Multi scale roll structures in the atmospheric boundary layer

Large scale structures intensify the vertical transport of momentum, heat, and humidity in the atmospheric boundary layer. This effect can be more pronounce when intensity of surface fluxes strongly depend on the local wind, e.g. in hurricane boundary layer over the sea. Under certain conditions large eddies realized as roll vortices with axis of helical circulation pattern parallel the underlying surface. Such vortex usually have vertical scale of the order the ABL depth and horizontal scale from hundreds meters up to a few kilometers (Wurman & Winslow 1998, Gall et al. 1998). There are many studies for linear and weakly nonlinear regimes of this phenomena (Lilly 1966, Brown 1970, Mikhailova & Ordanovich 1988, Foster 1996), but really nonlinear regimes were studied only in a few works ( Kaylor& Faller 1972, Hoffmann et al. 1998). The main feature of the strong nonlinearity is the big asymmetry of positive and negative rolls amplitude and a possibility of the existence of the multi-scale regimes (Foster 1996, Mourad & Brown 1990, Ponomarev et al. 2005).

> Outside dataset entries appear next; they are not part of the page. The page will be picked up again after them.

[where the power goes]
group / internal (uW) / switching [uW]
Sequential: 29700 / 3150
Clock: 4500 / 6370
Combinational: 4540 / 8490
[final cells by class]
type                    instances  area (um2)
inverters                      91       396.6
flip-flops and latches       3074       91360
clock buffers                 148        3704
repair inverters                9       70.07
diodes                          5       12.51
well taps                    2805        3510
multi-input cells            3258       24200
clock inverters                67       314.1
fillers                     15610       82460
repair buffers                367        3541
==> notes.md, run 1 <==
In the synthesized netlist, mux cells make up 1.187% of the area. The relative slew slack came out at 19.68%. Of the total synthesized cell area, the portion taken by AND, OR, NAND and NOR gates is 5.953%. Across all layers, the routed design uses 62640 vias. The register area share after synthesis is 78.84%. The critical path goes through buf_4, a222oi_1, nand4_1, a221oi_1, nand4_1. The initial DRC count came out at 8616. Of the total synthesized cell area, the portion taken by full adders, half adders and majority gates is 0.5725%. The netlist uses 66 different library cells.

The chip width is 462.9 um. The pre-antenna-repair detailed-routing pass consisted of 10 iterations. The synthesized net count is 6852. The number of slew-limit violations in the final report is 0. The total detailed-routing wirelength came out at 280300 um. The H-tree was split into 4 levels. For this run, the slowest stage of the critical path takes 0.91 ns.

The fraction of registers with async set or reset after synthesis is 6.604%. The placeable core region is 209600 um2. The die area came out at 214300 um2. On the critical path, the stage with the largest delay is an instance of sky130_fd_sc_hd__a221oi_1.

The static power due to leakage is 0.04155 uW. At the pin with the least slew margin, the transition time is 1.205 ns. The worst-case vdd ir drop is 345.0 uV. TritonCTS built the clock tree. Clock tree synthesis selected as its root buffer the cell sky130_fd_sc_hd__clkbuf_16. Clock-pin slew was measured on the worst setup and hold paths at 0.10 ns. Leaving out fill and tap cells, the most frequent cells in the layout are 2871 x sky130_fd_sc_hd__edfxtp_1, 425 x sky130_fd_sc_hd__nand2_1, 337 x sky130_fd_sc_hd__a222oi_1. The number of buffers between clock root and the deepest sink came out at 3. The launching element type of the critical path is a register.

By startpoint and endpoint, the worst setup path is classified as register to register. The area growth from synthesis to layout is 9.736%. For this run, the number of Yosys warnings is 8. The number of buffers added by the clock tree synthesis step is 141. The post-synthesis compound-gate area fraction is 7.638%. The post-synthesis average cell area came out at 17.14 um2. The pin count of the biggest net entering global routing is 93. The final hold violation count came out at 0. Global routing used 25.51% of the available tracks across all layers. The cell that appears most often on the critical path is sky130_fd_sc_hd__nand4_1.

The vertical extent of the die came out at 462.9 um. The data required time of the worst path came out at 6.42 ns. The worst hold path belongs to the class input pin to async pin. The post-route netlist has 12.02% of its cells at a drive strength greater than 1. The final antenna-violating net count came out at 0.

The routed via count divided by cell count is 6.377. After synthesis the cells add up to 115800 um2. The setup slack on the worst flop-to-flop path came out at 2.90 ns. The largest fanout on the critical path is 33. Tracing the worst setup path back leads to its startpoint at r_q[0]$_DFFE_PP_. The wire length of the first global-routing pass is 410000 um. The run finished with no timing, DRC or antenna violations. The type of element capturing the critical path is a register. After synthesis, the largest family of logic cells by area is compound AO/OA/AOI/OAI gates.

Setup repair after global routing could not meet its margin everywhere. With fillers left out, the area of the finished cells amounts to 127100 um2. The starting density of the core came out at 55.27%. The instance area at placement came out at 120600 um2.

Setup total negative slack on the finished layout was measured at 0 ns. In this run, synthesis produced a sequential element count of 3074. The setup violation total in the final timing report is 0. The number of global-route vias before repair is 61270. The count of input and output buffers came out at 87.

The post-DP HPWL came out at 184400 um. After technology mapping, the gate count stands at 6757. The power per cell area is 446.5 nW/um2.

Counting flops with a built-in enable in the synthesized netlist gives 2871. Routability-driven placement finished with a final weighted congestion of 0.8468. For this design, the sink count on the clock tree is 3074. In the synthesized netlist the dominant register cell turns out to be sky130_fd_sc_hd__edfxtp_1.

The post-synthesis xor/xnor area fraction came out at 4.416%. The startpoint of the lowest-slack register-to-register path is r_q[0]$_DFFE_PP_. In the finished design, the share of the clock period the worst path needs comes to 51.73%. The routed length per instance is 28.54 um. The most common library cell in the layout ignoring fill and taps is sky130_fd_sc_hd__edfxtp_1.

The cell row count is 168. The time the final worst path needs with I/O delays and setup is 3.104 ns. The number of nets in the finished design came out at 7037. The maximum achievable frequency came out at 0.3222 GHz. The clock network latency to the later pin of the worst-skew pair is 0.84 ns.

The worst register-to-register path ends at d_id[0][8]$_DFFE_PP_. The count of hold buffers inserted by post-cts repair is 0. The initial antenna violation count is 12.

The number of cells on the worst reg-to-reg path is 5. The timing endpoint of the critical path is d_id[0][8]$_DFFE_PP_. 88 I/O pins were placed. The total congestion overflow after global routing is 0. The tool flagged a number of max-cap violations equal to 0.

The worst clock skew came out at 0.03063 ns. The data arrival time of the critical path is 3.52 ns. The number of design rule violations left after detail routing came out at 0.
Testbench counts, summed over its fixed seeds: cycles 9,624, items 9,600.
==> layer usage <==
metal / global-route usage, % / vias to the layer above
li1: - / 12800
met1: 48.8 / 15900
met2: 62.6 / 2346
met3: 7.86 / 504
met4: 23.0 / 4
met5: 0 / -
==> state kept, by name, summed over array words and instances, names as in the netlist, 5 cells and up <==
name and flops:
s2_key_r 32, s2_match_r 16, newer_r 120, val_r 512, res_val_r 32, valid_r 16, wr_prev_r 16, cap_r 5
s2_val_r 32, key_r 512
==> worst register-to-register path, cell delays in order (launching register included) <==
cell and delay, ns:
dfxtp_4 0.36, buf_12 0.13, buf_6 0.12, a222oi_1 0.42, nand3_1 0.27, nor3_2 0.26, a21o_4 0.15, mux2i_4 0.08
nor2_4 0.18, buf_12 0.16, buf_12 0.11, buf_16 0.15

Tropical cyclone represents an intensive vortex with pronounced helical pattern of the flow which can produce helicity in the turbulent flow component observed in the Ekman boundary layer (Koprov et al. 2005). In turn the helical properties of turbulence can change the structure of the Reynolds stress tensor (Chkhetiani 2001,Ponomarev & Chkhetiani 2005)

(v_x v_z)=-K dU/dz+K_h dV/dz,

(vy v_z)=-K dV/dz-K_h dU/dz.

Here K_h is proportional to the turbulent helicity.

This expression was used in numerical simulation of the roll structures at various conditions. It is shown the influence of helicity on the stability characteristics and structure of the developed rolls (Ponomarev et al. 2003, Ponomarev et al. 2005) (fig.1).

The nonlinear rolls are usually unsteady and can merge and split (fig.2).

In addition some results of roll simulation for the flow with cylindrical geometry are discussed.

This study was supported by the Russian Foundation for Basic Research (project nos. 03-05-64593, 05-05-64735).